Step 3: Add Backend Files to Your Space Repository

In your cloned space directory, copy all the files from the backend directory of your project:

# Copy backend files to the space directory
cp -r /path/to/your/HackthoneI_Book_ChatBot/backend/* ./

Your space directory should now have the following key files:

  • Dockerfile - Defines the Docker image
  • api.py - Main Flask application
  • requirements.txt - Python dependencies
  • app.py - Hugging Face Spaces entry point
  • Other backend files

Step 4: Configure Environment Variables

Hugging Face Spaces allows you to set secrets for environment variables:

  1. In your space repository on Hugging Face, go to the "Files" tab
  2. Click "Settings" (or "Edit Settings" if visible)
  3. In the "Secrets" section, add the following environment variables:
    • QDRANT_URL - Your Qdrant database URL
    • QDRANT_API_KEY - Your Qdrant API key
    • OPENAI_API_KEY - Your OpenAI API key (or your chosen LLM provider's key)
    • OPENAI_BASE_URL - Base URL for OpenAI API (if applicable, otherwise leave empty)
    • EMBEDDING_MODEL - The embedding model you're using (default: text-embedding-ada-002)

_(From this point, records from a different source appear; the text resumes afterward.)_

--- src/rtl/dlink_step_cmd.sv ---
module dlink_step_cmd
    import dlink_pkg::*;
#(
    parameter int          RAW_W      = 64,
    parameter int          RESET_LEN  = 50,
    parameter int          IDLE_LEN   = 2,
    parameter logic [15:0] SWITCH_SEQ = 16'hE79E,
    parameter logic [31:0] PWR_WORD   = 32'h5000_0000,
    parameter logic [31:0] CSW_WORD   = 32'h2300_0052,
    localparam int         LEN_W      = $clog2(RAW_W + 1)
) (
    input  step_e              step,
    output logic               is_raw,
    output logic [RAW_W-1:0]   raw_bits,
    output logic [LEN_W-1:0]   raw_len,
    output logic [7:0]         hdr,
    output logic [31:0]        wdata
);
    localparam int SW_LEN = 16;

    logic [RAW_W-1:0] rst_mask;
    logic [RAW_W-1:0] sw_bits;

    // constant line-reset pattern: high for RESET_LEN bits, low after
    for (genvar i = 0; i < RAW_W; i++) begin : g_mask
        assign rst_mask[i] = (i < RESET_LEN);
    end
    assign sw_bits = {{(RAW_W-SW_LEN){1'b0}}, SWITCH_SEQ};

    always_comb begin
        is_raw   = 1'b0;
        raw_bits = rst_mask;
        raw_len  = LEN_W'(RESET_LEN + IDLE_LEN);
        hdr      = 8'h00;
        wdata    = 32'h0;
        case (step)
            ST_RST1, ST_RST2: is_raw = 1'b1;
            ST_SWITCH: begin
                is_raw   = 1'b1;
                raw_bits = sw_bits;
                raw_len  = LEN_W'(SW_LEN);
            end
            ST_IDREAD:  hdr = make_hdr(1'b0, 1'b1, 2'd0);
            ST_SELECT:  hdr = make_hdr(1'b0, 1'b0, 2'd2);
            ST_PWRREQ: begin
                hdr   = make_hdr(1'b0, 1'b0, 2'd1);
                wdata = PWR_WORD;
            end
            ST_PWRPOLL: hdr = make_hdr(1'b0, 1'b1, 2'd1);
            ST_CSWCFG: begin
                hdr   = make_hdr(1'b1, 1'b0, 2'd0);
                wdata = CSW_WORD;
            end
            default: is_raw = 1'b0;
        endcase
    end

endmodule
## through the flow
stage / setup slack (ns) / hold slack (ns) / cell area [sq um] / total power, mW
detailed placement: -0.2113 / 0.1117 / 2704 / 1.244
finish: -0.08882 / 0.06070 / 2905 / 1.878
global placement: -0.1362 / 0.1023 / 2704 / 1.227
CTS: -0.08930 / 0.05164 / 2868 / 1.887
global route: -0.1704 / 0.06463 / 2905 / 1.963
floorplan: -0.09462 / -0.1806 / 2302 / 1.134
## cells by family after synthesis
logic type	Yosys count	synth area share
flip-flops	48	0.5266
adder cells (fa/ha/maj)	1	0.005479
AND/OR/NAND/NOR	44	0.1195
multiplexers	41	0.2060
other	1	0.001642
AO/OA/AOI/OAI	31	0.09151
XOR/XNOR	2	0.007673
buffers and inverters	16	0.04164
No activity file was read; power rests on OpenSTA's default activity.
==> src/rtl/hnmr_voter.sv <==
module hnmr_voter #(
    parameter int S = 5,
    parameter int W = 8
) (
    input  logic [S*W-1:0] slot_bus_i,
    input  logic [S-1:0]   active_i,
    output logic [W-1:0]   voted_o
);
    localparam int CW = $clog2(S + 1) + 1;

    logic [CW-1:0] n_active;

    always_comb begin
        n_active = '0;
        for (int i = 0; i < S; i++) begin
            n_active = n_active + {{(CW-1){1'b0}}, active_i[i]};
        end
    end

    for (genvar b = 0; b < W; b++) begin : g_bit
        logic [CW-1:0] ones;
        always_comb begin
            ones = '0;
            for (int i = 0; i < S; i++) begin
                ones = ones + {{(CW-1){1'b0}}, (active_i[i] & slot_bus_i[i*W + b])};
            end
        end
        // strict majority: 2*ones > active count
        assign voted_o[b] = ({ones[CW-2:0], 1'b0} > n_active);
    end

endmodule

==> src/rtl/hnmr_disagree.sv <==
module hnmr_disagree #(
    parameter int S = 5,
    parameter int W = 8,
    parameter int K = 2
) (
    input  logic           clk,
    input  logic           rst_n,
    input  logic [S*W-1:0] slot_bus_i,
    input  logic [W-1:0]   voted_i,
    input  logic [S-1:0]   active_i,
    output logic [S-1:0]   decide_o
);
    localparam int CW = $clog2(K + 1);
    localparam logic [CW-1:0] LIMIT = CW'(K - 1);

    logic [S-1:0] mism;

    for (genvar i = 0; i < S; i++) begin : g_slot
        logic [CW-1:0] run_q;

        assign mism[i]     = active_i[i] && (slot_bus_i[i*W +: W] != voted_i);
        assign decide_o[i] = mism[i] && (run_q == LIMIT);

        always_ff @(posedge clk or negedge rst_n) begin
            if (!rst_n) begin
                run_q <= '0;
            end else if (!mism[i]) begin
                run_q <= '0;              // any agreement restarts the count
            end else if (run_q != LIMIT) begin
                run_q <= run_q + 1'b1;
            end
        end

        if (K >= 2) begin : g_filt
            // a decision needs a disagreement in the cycle before
            p_needs_history_r4: assert property (@(posedge clk) disable iff (!rst_n)
                decide_o[i] |-> $past(mism[i]));
        end
    end

endmodule

==> src/rtl/hnmr_reconfig.sv <==
module hnmr_reconfig
    import hnmr_pkg::*;
#(
    parameter int N = 3,
    parameter int M = 2
) (
    input  logic           clk,
    input  logic           rst_n,
    input  logic [N+M-1:0] decide_i,
    output logic [N+M-1:0] active_o,
    output logic           fault_o,
    output logic           multi_o,
    output logic           exhausted_o
);
    localparam int S  = N + M;
    localparam int IW = (S > 1) ? $clog2(S) : 1;
    localparam int PW = $clog2(M + 2);
    localparam logic [S-1:0] PRIMARY_MASK = S'((1 << N) - 1);
    localparam rc_state_e RESET_STATE = (M > 0) ? RC_SPARES : RC_BARE;

    rc_state_e    state_q, state_d;
    rc_trans_e    trans;
    logic [S-1:0] mask_q, mask_d;
    logic [PW-1:0] ptr_q, ptr_d;
    logic [IW-1:0] victim;
    logic          any_hit, multi_hit;
    logic          fault_q, multi_q;

    // lowest-index slot that reached its decision
    always_comb begin
        victim = '0;
        for (int i = S - 1; i >= 0; i--) begin
            if (decide_i[i]) victim = IW'(i);
        end
        any_hit   = |decide_i;
        multi_hit = ($countones(decide_i) > 1);
    end

    // next state, next mask, next standby pointer
    always_comb begin
        state_d = state_q;
        mask_d  = mask_q;
        ptr_d   = ptr_q;
        trans   = T_NONE;
        if (any_hit) begin
            mask_d[victim] = 1'b0;
            unique case (state_q)
                RC_SPARES: begin
                    for (int j = 0; j < M; j++) begin
                        if (int'(ptr_q) == j) mask_d[N + j] = 1'b1;
                    end
                    ptr_d = ptr_q + 1'b1;
                    if (int'(ptr_q) + 1 >= M) begin
                        state_d = RC_BARE;
                        trans   = T_LAST_SWAP;
                    end else begin
                        trans   = T_SWAP;
                    end
                end
                RC_BARE: begin
                    trans = T_DROP;
                end
            endcase
        end
    end

    // state register
    always_ff @(posedge clk or negedge rst_n) begin
        if (!rst_n) begin
            state_q <= RESET_STATE;
            mask_q  <= PRIMARY_MASK;
            ptr_q   <= '0;
        end else begin
            state_q <= state_d;
            mask_q  <= mask_d;
            ptr_q   <= ptr_d;
        end
    end

    // output register
    always_ff @(posedge clk or negedge rst_n) begin
        if (!rst_n) begin
            fault_q <= 1'b0;
            multi_q <= 1'b0;
        end else begin
            fault_q <= (trans != T_NONE);
            multi_q <= multi_hit;
        end
    end

    assign active_o    = mask_q;
    assign fault_o     = fault_q;
    assign multi_o     = multi_q;
    assign exhausted_o = (state_q == RC_BARE);

    // a swap brings in exactly one new slot on the next edge
    p_swap_adds_one_r6: assert property (@(posedge clk) disable iff (!rst_n)
        (state_q == RC_SPARES && any_hit) |=> ($countones(mask_q & ~$past(mask_q)) == 1));

    // a drop brings in nothing
    p_drop_adds_none_r7: assert property (@(posedge clk) disable iff (!rst_n)
        (state_q == RC_BARE && any_hit) |=> ((mask_q & ~$past(mask_q)) == '0));

endmodule

==> src/rtl/hnmr_manager.sv <==
module hnmr_manager #(
    parameter int N = 3,
    parameter int M = 2,
    parameter int W = 8,
    parameter int K = 2
) (
    input  logic               clk,
    input  logic               rst_n,
    input  logic [(N+M)*W-1:0] slot_bus_i,
    output logic [W-1:0]       voted_o,
    output logic [N+M-1:0]     active_mask_o,
    output logic               fault_o,
    output logic               multi_fault_o,
    output logic               spares_exhausted_o
);
    localparam int S = N + M;
    localparam logic [S-1:0] PRIMARY_MASK = S'((1 << N) - 1);

    logic [S-1:0] active;
    logic [S-1:0] decide;
    logic [W-1:0] voted;

    hnmr_voter #(.S(S), .W(W)) u_voter (
        .slot_bus_i (slot_bus_i),
        .active_i   (active),
        .voted_o    (voted)
    );

    hnmr_disagree #(.S(S), .W(W), .K(K)) u_disagree (
        .clk        (clk),
        .rst_n      (rst_n),
        .slot_bus_i (slot_bus_i),
        .voted_i    (voted),
        .active_i   (active),
        .decide_o   (decide)
    );

    hnmr_reconfig #(.N(N), .M(M)) u_reconfig (
        .clk         (clk),
        .rst_n       (rst_n),
        .decide_i    (decide),
        .active_o    (active),
        .fault_o     (fault_o),
        .multi_o     (multi_fault_o),
        .exhausted_o (spares_exhausted_o)
    );

    assign voted_o       = voted;
    assign active_mask_o = active;

    // at most one slot leaves per edge
    p_one_retire_r5: assert property (@(posedge clk) disable iff (!rst_n)
        $countones($past(active) & ~active) <= 1);

    // a fault pulse always accompanies a mask change
    p_fault_moves_mask_r5: assert property (@(posedge clk) disable iff (!rst_n)
        fault_o |-> (active != $past(active)));

    // the active count never grows
    p_no_regrow_r9: assert property (@(posedge clk) disable iff (!rst_n)
        $countones(active) <= $countones($past(active)));

    // primaries never rejoin
    p_no_primary_rejoin_r6: assert property (@(posedge clk) disable iff (!rst_n)
        ((active & ~$past(active) & PRIMARY_MASK) == '0));

    // exhaustion is sticky
    p_exhaust_sticky_r7: assert property (@(posedge clk) disable iff (!rst_n)
        spares_exhausted_o |=> spares_exhausted_o);

    // multi-fault only together with a fault
    p_multi_with_fault_r8: assert property (@(posedge clk) disable iff (!rst_n)
        multi_fault_o |-> fault_o);

    // a column on which all active slots agree is passed through
    for (genvar b = 0; b < W; b++) begin : g_col
        logic [S-1:0] col;
        for (genvar i = 0; i < S; i++) begin : g_pick
            assign col[i] = slot_bus_i[i*W + b];
        end
        p_unanimous_one_r3: assert property (@(posedge clk) disable iff (!rst_n)
            ((active != '0) && ((col & active) == active)) |-> voted[b]);
        p_unanimous_zero_r3: assert property (@(posedge clk) disable iff (!rst_n)
            ((col & active) == '0) |-> !voted[b]);
    end

endmodule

⚠️ Important Security Note: Never commit actual API keys to the repository. Always use Hugging Face Secrets for sensitive information.

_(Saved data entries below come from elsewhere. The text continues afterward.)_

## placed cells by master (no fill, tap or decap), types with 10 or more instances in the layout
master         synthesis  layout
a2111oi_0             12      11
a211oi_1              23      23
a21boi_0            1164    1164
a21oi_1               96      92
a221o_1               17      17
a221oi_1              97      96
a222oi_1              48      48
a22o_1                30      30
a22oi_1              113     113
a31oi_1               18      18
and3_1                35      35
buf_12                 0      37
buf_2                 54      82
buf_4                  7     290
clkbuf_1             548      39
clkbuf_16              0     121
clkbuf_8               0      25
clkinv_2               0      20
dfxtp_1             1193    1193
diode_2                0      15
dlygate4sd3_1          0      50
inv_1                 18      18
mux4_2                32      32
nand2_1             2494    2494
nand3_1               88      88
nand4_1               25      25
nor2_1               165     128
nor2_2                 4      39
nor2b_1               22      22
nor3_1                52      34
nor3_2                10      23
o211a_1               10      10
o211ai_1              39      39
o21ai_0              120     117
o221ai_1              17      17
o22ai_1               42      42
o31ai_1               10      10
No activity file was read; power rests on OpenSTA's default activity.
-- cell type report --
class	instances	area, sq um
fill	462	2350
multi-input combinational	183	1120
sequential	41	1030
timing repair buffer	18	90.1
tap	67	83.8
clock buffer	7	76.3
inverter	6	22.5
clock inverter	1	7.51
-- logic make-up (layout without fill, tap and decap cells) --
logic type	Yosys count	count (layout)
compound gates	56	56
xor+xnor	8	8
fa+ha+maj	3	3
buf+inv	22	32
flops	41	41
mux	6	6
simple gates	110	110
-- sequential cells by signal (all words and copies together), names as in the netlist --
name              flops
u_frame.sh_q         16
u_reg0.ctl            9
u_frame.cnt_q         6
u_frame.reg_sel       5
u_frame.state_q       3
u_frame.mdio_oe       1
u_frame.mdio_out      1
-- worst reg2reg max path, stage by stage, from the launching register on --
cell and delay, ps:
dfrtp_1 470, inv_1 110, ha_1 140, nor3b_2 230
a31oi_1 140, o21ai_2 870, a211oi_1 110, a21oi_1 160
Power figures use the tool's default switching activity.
## config.mk

```make
export PLATFORM = sky130hd
export DESIGN_NAME = tmr_counter
export DESIGN_NICKNAME = d
export VERILOG_FILES = /design/src/rtl/tmr_pkg.sv /design/src/rtl/tmr_voter.sv /design/src/rtl/tmr_replica.sv /design/src/rtl/tmr_counter.sv
export SDC_FILE = /design/constraint.sdc
export NUM_CORES = 1
export LEC_CHECK = 0
export ABC_AREA = 1
export BUFFER_PORTS_ARGS = -buffer_cell sky130_fd_sc_hd__buf_2
export CAP_MARGIN = 5
export CORE_AREA = 2 2 97 169
export CTS_CLUSTER_SIZE = 16
export DETAILED_ROUTE_END_ITERATION = 16
export DIE_AREA = 0 0 99 171
export PLACE_DENSITY = 0.57
export SYNTH_ARGS = -nofsm -noshare
export SYNTH_HDL_FRONTEND = slang
export SYNTH_HIERARCHICAL = 1
export SYNTH_SLANG_ARGS = --single-unit
export TNS_END_PERCENT = 20
```

## constraint.sdc

```tcl
create_clock -name clk -period 2.7 [get_ports clk]
set_input_delay 0.135 -clock clk [delete_from_list [all_inputs] [get_ports clk]]
set_output_delay 0.135 -clock clk [all_outputs]
set_load 0.05 [all_outputs]
```

## src/rtl/tmr_pkg.sv

```systemverilog
package tmr_pkg;
  localparam int NUM_REP = 3;

  // per-bit two-of-three majority
  function automatic logic maj_bit(input logic x0, input logic x1, input logic x2);
    return (x0 & x1) | (x0 & x2) | (x1 & x2);
  endfunction
endpackage

```

## src/rtl/tmr_voter.sv

```systemverilog
module tmr_voter #(
  parameter int W = 16
) (
  input  logic [W-1:0] x0,
  input  logic [W-1:0] x1,
  input  logic [W-1:0] x2,
  output logic [W-1:0] voted,
  output logic         disagree
);
  import tmr_pkg::*;

  for (genvar gb = 0; gb < W; gb++) begin : g_bit
    assign voted[gb] = maj_bit(x0[gb], x1[gb], x2[gb]);
  end

  assign disagree = (x0 != voted) | (x1 != voted) | (x2 != voted);
endmodule

```

## src/rtl/tmr_replica.sv

```systemverilog
module tmr_replica #(
  parameter int W = 16
) (
  input  logic         clk,
  input  logic         rst,
  input  logic         en,
  input  logic [W-1:0] voted,
  input  logic [W-1:0] flip,
  output logic [W-1:0] q
);
  function automatic logic [W-1:0] bump(input logic [W-1:0] v, input logic inc);
    return v + {{(W-1){1'b0}}, inc};
  endfunction

  logic [W-1:0] next_q;
  assign next_q = bump(voted, en) ^ flip;

  always_ff @(posedge clk) begin
    if (rst) q <= '0;
    else     q <= next_q;
  end
endmodule

```

## src/rtl/tmr_counter.sv

```systemverilog
module tmr_counter #(
  parameter int W = 16
) (
  input  logic         clk,
  input  logic         rst,
  input  logic         en,
  input  logic [W-1:0] flip_a,
  input  logic [W-1:0] flip_b,
  input  logic [W-1:0] flip_c,
  output logic [W-1:0] cnt_a,
  output logic [W-1:0] cnt_b,
  output logic [W-1:0] cnt_c,
  output logic         mismatch
);
  import tmr_pkg::*;

  logic [W-1:0]       rep_q    [NUM_REP];
  logic [W-1:0]       rep_vote [NUM_REP];
  logic [W-1:0]       rep_flip [NUM_REP];
  logic [NUM_REP-1:0] rep_dis;

  assign rep_flip[0] = flip_a;
  assign rep_flip[1] = flip_b;
  assign rep_flip[2] = flip_c;

  for (genvar gi = 0; gi < NUM_REP; gi++) begin : g_rep
    tmr_voter #(.W(W)) u_vote (
      .x0       (rep_q[0]),
      .x1       (rep_q[1]),
      .x2       (rep_q[2]),
      .voted    (rep_vote[gi]),
      .disagree (rep_dis[gi])
    );

    tmr_replica #(.W(W)) u_rep (
      .clk   (clk),
      .rst   (rst),
      .en    (en),
      .voted (rep_vote[gi]),
      .flip  (rep_flip[gi]),
      .q     (rep_q[gi])
    );
  end

  assign cnt_a    = rep_vote[0];
  assign cnt_b    = rep_vote[1];
  assign cnt_c    = rep_vote[2];
  assign mismatch = |rep_dis;
endmodule


```

* Word-level counts from Yosys, hierarchy flattened
Index checks and enable logic that the tools add are counted.
** Word-level totals
- Register bits after elaboration :: 48
- Latch bits :: 0
- Bits in writable memories :: 0
- Bits in read-only memories :: 0
- Input bits :: 51
- Memories kept :: 0
** Cells by class
- Add/sub/neg operators :: 1
- Multiply operators :: 0
- Div/mod/pow operators :: 0
- $lt $le $gt $ge :: 0
- Equality and inequality tests :: 3
- Shift-type cells :: 0
- Muxes and demuxes :: 0
- Bitwise logic cells :: 85
- Reductions and logical operators :: 0
** Operators by type and width (count)
- bitwise AND 1 bit :: 48
- inequality test 16 bit :: 3
- bitwise XOR 16 bit :: 3
- OR 1 bit :: 34
- adder 16 x 1 -> 16 bit :: 1

* Longest topological paths before layout
- Word-level depth :: 6
- Depth in mapped cells :: 12

* Hierarchy
Netlist, hierarchy kept.
** Modules (own cells, without submodules)
- tmr_voter :: instances 3, cells an instance 269, area each 1174.9 sq um
- tmr_replica :: instances 3, cells an instance 119, area each 859.6 sq um
- tmr_counter :: instances 1, cells an instance 3, area each 11.3 sq um

* Worst setup path after synthesis
OpenSTA, ideal clock, no wires.
- Kind :: register to register
- From :: register g_rep[1].u_rep.q[0]
- To :: register g_rep[0].u_rep.q[14]
- Setup time :: 0.115 ns
- Arrival :: 2.925 ns
- Data required time :: 2.585 ns
- Path slack :: -0.340 ns
- Stages on the path, launching flop included :: 10
- Period minus slack after synthesis :: 3.040 ns
- Cell sequence :: dfxtp_1 > inv_1 > o21ai_0 > ha_1 > ha_1 > nand3_1 > nor2_1 > nand4_1 > nand2_1 > nor2_1
** Between the ends
- Cells in the longest elaborated chain, start to end :: 5
- Elaborated cells between the ends (all ways) :: 6
- Those cells by class :: add/sub (1); bitwise (5)
** Ends and longest elaborated chain
- from (decl) :: RTL line tmr_replica.sv:9 : output logic [W-1:0] q
- from (signal assigned) :: RTL line tmr_replica.sv:20 : else q <= next_q;
- bitwise AND 1 bit :: RTL line tmr_pkg.sv:6 : return (x0 & x1) | (x0 & x2) | (x1 & x2);
- OR 1 bit :: RTL line tmr_pkg.sv:6
- OR 1 bit (*) :: RTL line tmr_pkg.sv:6
- net cnt_a[0] :: RTL line tmr_counter.sv:10 : output logic [W-1:0] cnt_a,
- adder 16 x 1 -> 16 bit (*) :: RTL line tmr_replica.sv:12 : return v + {{(W-1){1'b0}}, inc};
- bitwise XOR 16 bit (*) :: RTL line tmr_replica.sv:16 : assign next_q = bump(voted, en) ^ flip;
- to (signal assigned) :: RTL line tmr_replica.sv:20
- to (decl) :: RTL line tmr_replica.sv:9
The timed path passes the listed nets; every way through them passes the cells marked *.
A chain may end at the register's enable or synchronous reset.

* Worst setup path in the final report
- From :: register g_rep[2].u_rep.q[3]
- To :: output port mismatch
** Between the ends
- Cells in the longest elaborated chain, start to end :: 6
- Elaborated cells between the ends (all ways) :: 9
- Those cells by class :: eq/ne (3); bitwise (6)
** Ends and longest elaborated chain
- from (decl) :: RTL line tmr_replica.sv:9
- from (signal assigned) :: RTL line tmr_replica.sv:20
- bitwise AND 1 bit :: RTL line tmr_pkg.sv:6
- OR 1 bit (2 in series) :: RTL line tmr_pkg.sv:6
- inequality test 16 bit :: RTL line tmr_voter.sv:16 : assign disagree = (x0 != voted) | (x1 != voted) | (x2 != voted);
- OR 1 bit :: RTL line tmr_voter.sv:16
- OR 1 bit (*) :: RTL line tmr_voter.sv:16
- to (decl) :: RTL line tmr_counter.sv:13 : output logic mismatch
Every way passes the cells marked *; elsewhere a longest branch is shown, timed or not.

==> results.txt <==
Fin crit period: 2.47 ns
CTS Hold Bufs: 0
Initial DRC count: 281
Largest fanout on the critical path: 12
PD cells: 605 nW/um^2
CTS buffer count: 5
Dpl cells: 1,473
Via density: 5.25
Gr usage total: 24.1%
Final Non-Filler Cells: 1,479
Yosys reg bits: 48
First-pass GRT wire length: 32,800 um
Clock Latency Late Sink: 0.30 ns
Max-slew headroom: 57.7%
Register area share after synthesis: 15.7%
Largest net degree at the start of global routing: 19
Worst Hold Class: in2reg
Worst slew pin tran: 0.634 ns
Setup Buffers After CTS: 0
Post-synth top area cell: nand3_1
Setup WS pre-CTS: 0.483 ns
Initial Util: 39.1%
Final setup fails: 0
Max reg flops: 48
Clock Skew: 0.00858 ns
Vias in the first global route: 7,085
Most flop-heavy register: g_rep.u_rep/q
Number of flops mapped to enable cells by yosys: 0
Antenna diodes: 0
CTS Sinks: 48
Synth Flop Type: dfxtp_1
Final Worst Setup Slack: 0.226 ns
Status: finished, final reports clean
Die Span Y: 171 um
DR vias: 7,771
Drc violations: 0
Worst-path clk slew: 0.07 ns
Initial antenna violation count: 0
Ys Warns: 6
GR Overflow Total: 0
# port buffers: 99
Setup crit end kind: output pin
Most area-consuming cells after synthesis: nand3_1, nand2_1, dfxtp_1, o21ai_0, nor2_1
Dpl hpwl: 17,600 um
Asr flop ratio synth: 0%
Leak: 3.47 nW
Total core area: 15,600 sq um
Final worst-path cycle share: 91.6%
Post-synth cell types: 19
Top flop regs: g_rep.u_rep/q (48)
Final net count: 1,348
MaxCap Viol Count: 0
Final wirelength: 21,100 um
Mapped Area: 6110 sq um
CTS tree: yes
H-Tree Depth: 2
Worst EP arrival: 2.34 ns
GPL Wtd Cong: 0.919
Layout cells sized above 1: 17.7%
Critical path's most frequent cell: nand2_1
CTS max path bufs: 2
Die area: 16,900 sq um
Slowest-stage cell, CP: dfxtp_1
Commonest cells post-synth: nand2_1, nand3_1, o21ai_0
Worst Setup Path Type: reg2out
Top cell type's share of synthesized area: 20.9%
Root Driver: clkbuf_16
F_max: 404 MHz
Synth Area per Inst: 5.24 sq um
Die width: 99 um
CP required: 2.57 ns
Number of routed nets with antenna violations: 0
Max VDD drop: 0.322 mV
Crit-path max cell delay: 0.70 ns
Row cnt: 61
Most numerous cell in the Yosys netlist: nand2_1
# IOs: 100
Area delta synth->final: 17.1%
RSZ-0062 raised after global routing: no
Drt wl/cell: 14.2 um
Startpoint types: flop
Final hold violation count: 0
Fin. max-slew vios: 0
Mapped Nets: 1,224
Fill count: 1,780
Pre-Repair DR Iteration Count: 5
Worst-path cell chain: inv_2 -> nand3_1 -> nand2_1 -> nor2_1 -> nand2_1 -> nor2_1 -> nand2_1 -> nor2_1 -> nand2_1 -> nor2_1 -> nand2_1 -> buf_2
Post-Syn Instances: 1,167
[report_power, final]
part           internal [mW]  switching, mW
clock network          0.428          0.286
logic                  0.769           1.61
registers              0.820          0.417
total                   2.02           2.32
[critical path: cells and delay by family (launching register included)]
| kind | cells | cell delay, ns |
|---|---|---|
| buffers and inverters | 2 | 0.33 |
| DFF | 1 | 0.70 |
| and+or+nand+nor | 10 | 1.01 |
[timing repair]
item	CTS	global route
endpoints found under the setup margin	0	1
endpoints found under the hold margin	0	0
gates resized for setup	0	12
[cells in the final DEF (no fill, tap or decap), types with 21 or more instances in the layout]
master,n
a21oi_1,21
buf_2,99
buf_4,21
dfxtp_1,36
inv_1,106
inv_2,63
nand2_1,265
nand3_1,255
nor2_1,148
o21ai_0,144
o21ai_1,24
xnor2_1,33
[area by class of cell]
class	count	area (sq um)	area share, %
multi-input combinational	947	4500	62.9
sequential	48	976	13.6
timing repair buffer	120	653	9.12
inverter	169	634	8.86
tap	189	236	3.30
clock buffer	5	125	1.75
clock inverter	1	30.0	0.419
[layer usage]
layer,wire length [um],global-route usage (%)
met2,11700,49.5
met1,7700,23.2
met5,0,0
met3,709,2.04
met4,913,11.7
[metrics by stage]
stage	hold slack [ns]	power (mW)	setup TNS, ns	instance area (sq um)	utilization, %
global placement	0.385	3.62	0	6990	44.7
floorplan	0.207	2.89	-0.236	6110	-
detailed placement	0.388	3.62	0	6990	44.7
global route	0.0853	4.70	0	7160	45.8
finish	0.0827	4.33	0	7160	45.8
CTS	0.0820	4.34	0	7140	45.7
[logic make-up after synthesis]
| kind of cell | Yosys count | share of synthesized area [%] |
|---|---|---|
| AOI/OAI and AO/OA | 195 | 16.3 |
| and+or+nand+nor | 698 | 49.2 |
| DFF | 48 | 15.7 |
| adders and majority gates | 6 | 1.23 |
| buffers and inverters | 172 | 10.6 |
| xor gates and xnor gates | 48 | 6.88 |
[worst paths after layout]
check	slack [ns]	cells after the start	start	end
min	0.08	3	flip_c[0]	g_rep[2].u_rep/q[0]
max	0.23	12	g_rep[2].u_rep/q[3]	mismatch
max reg2reg	0.47	8	g_rep[1].u_rep/q[0]	g_rep[1].u_rep/q[8]
min reg2reg	0.92	4	g_rep[2].u_rep/q[2]	g_rep[2].u_rep/q[3]
(Power assumes the default switching activity.)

Step 5: Commit and Push Your Changes

git add .
git commit -m "Add backend files for RAG Chatbot"
git push origin main

Step 6: Monitor the Build Process

  1. After pushing, Hugging Face will automatically build and deploy your Docker container
  2. You can monitor the build progress in the "Build logs" tab of your Space
  3. The first build may take 5-15 minutes depending on the size of your dependencies
  4. Once the build is complete, your backend will be accessible at https://[your-username]-[space-name].hf.space

Step 7: Test Your Deployment

  1. Once deployed, verify that your backend is running by checking:
    • Health endpoint: https://[your-username]-[space-name].hf.space/health
    • If you see {"status": "healthy"}, your backend is running correctly

Step 8: Connect Frontend (Optional)

If you have a frontend application, update it to use the Hugging Face Space URL as the backend endpoint instead of localhost.

Troubleshooting

Common Issues and Solutions

  1. Build Fails:

    • Check the build logs for specific error messages
    • Ensure all dependencies in requirements.txt are valid
    • Make sure your Dockerfile is properly formatted
  2. Container Crashes:

    • Check the runtime logs in the "Logs" tab
    • Verify all required environment variables are set in Secrets
    • Check that your Qdrant instance is accessible
  3. API Keys Not Working:

    • Verify that secrets are correctly set in the Hugging Face Space settings
    • Ensure environment variables are referenced correctly in your application code
  4. High Resource Usage:

    • Consider upgrading hardware for your Space if needed
    • Optimize embedding model size if possible
    • Implement caching to reduce API calls

Optimizing for Production

For production use, consider these improvements:

  1. Add Authentication: Implement authentication for your API endpoints
  2. Rate Limiting: Add rate limiting to prevent abuse
  3. Caching: Implement caching for frequent queries
  4. Health Monitoring: Add more comprehensive health checks
  5. Logging: Implement structured logging for easier debugging

Updating Your Deployment

To update your backend:

  1. Make changes to your local files
  2. Commit and push the changes:
    git add .
    git commit -m "Describe your changes"
    git push origin main
    
  3. Hugging Face will automatically rebuild and redeploy your container

Cost Considerations

  • Free tier: Limited compute hours per month
  • Paid tier: For more intensive usage or guaranteed uptime
  • Compute costs vary based on hardware selection

Security Best Practices

  1. Never commit API keys or other secrets to the repository
  2. Use Hugging Face Secrets for all sensitive information
  3. Implement proper authentication for your endpoints in production
  4. Regularly rotate your API keys
  5. Monitor API usage to detect potential abuse